→ **WHAT YOU WILL DO**:
Find each line below containing the word "default" and copy it.

→ **INFORMATION PROVIDED**:
----------

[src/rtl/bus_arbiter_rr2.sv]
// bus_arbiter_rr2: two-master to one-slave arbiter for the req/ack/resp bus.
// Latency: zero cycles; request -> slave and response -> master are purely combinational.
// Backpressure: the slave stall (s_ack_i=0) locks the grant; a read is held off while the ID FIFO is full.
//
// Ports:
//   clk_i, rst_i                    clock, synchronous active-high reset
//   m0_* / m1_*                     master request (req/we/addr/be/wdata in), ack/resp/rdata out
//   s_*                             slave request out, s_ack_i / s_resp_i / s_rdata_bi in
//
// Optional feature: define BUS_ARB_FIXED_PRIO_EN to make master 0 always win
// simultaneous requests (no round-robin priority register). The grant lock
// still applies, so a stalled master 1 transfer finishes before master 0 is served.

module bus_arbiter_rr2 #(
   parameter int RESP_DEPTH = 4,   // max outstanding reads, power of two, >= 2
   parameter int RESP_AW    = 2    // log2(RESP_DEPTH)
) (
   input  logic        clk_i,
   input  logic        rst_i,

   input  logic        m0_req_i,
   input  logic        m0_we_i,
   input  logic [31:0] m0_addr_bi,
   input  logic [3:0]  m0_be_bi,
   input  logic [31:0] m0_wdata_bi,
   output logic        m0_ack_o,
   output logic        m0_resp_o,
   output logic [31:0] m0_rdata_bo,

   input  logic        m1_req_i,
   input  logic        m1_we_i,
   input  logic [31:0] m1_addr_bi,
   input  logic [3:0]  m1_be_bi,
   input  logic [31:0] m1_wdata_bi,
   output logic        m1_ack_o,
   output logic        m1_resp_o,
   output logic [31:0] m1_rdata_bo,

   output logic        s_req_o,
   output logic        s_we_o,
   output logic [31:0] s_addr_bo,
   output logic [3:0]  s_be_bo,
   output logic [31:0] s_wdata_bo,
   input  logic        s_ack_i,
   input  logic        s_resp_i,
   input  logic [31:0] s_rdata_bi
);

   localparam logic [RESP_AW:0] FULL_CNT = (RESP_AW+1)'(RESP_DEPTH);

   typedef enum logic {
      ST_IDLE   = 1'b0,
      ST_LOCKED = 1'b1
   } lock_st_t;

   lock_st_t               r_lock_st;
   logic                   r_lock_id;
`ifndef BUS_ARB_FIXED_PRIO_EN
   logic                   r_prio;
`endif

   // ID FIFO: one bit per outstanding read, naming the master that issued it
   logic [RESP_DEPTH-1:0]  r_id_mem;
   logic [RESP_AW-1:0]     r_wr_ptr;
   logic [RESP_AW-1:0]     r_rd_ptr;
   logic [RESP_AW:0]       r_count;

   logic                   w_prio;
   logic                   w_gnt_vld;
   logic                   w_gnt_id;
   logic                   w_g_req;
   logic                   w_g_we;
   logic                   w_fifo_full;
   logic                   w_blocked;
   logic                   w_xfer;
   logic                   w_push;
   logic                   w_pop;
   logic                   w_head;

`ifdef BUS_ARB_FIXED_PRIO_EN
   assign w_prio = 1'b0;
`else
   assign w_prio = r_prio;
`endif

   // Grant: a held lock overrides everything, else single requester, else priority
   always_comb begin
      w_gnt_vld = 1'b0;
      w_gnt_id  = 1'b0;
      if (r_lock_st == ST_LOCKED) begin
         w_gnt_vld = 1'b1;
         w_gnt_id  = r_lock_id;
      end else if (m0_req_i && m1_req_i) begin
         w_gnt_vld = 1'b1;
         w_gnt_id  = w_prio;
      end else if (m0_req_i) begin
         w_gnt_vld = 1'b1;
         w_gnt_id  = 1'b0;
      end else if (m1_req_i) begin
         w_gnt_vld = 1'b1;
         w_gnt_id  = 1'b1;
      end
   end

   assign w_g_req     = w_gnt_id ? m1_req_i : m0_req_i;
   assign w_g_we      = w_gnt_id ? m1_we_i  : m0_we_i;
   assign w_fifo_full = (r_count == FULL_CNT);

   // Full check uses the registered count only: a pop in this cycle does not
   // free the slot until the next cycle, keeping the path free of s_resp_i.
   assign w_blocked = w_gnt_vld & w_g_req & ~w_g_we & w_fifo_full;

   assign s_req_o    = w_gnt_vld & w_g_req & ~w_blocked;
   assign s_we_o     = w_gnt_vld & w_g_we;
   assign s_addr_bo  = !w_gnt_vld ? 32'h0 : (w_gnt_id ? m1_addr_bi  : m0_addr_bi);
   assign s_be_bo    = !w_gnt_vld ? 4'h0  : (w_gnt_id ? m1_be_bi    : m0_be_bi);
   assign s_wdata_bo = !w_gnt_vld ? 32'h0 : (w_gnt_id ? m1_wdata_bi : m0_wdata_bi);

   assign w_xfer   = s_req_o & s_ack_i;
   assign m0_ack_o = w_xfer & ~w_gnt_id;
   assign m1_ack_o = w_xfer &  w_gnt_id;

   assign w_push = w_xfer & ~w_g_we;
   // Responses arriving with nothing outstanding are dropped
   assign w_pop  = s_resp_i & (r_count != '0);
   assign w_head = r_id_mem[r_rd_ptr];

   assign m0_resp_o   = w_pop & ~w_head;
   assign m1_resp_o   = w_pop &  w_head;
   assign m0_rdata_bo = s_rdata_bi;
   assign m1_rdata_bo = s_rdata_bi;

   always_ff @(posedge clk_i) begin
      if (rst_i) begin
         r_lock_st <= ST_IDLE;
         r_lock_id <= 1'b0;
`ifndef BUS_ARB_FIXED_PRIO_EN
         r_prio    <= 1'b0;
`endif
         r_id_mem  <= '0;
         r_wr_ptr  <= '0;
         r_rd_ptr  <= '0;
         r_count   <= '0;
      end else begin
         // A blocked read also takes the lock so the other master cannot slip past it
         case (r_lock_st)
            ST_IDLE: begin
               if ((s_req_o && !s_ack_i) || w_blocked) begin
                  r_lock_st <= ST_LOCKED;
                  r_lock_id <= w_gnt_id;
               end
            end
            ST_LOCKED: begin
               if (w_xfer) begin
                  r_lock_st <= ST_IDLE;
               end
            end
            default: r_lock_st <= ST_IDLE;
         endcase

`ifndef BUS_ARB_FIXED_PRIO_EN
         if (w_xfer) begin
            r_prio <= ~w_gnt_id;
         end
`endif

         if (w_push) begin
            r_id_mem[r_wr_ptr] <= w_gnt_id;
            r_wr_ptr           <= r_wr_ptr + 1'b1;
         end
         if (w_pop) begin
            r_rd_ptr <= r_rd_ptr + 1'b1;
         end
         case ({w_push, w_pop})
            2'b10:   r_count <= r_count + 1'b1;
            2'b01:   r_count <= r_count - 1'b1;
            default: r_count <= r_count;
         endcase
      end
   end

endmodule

----------

→ **EXERCISE ANSWER**:
            default: r_lock_st <= ST_IDLE;
            default: r_count <= r_count;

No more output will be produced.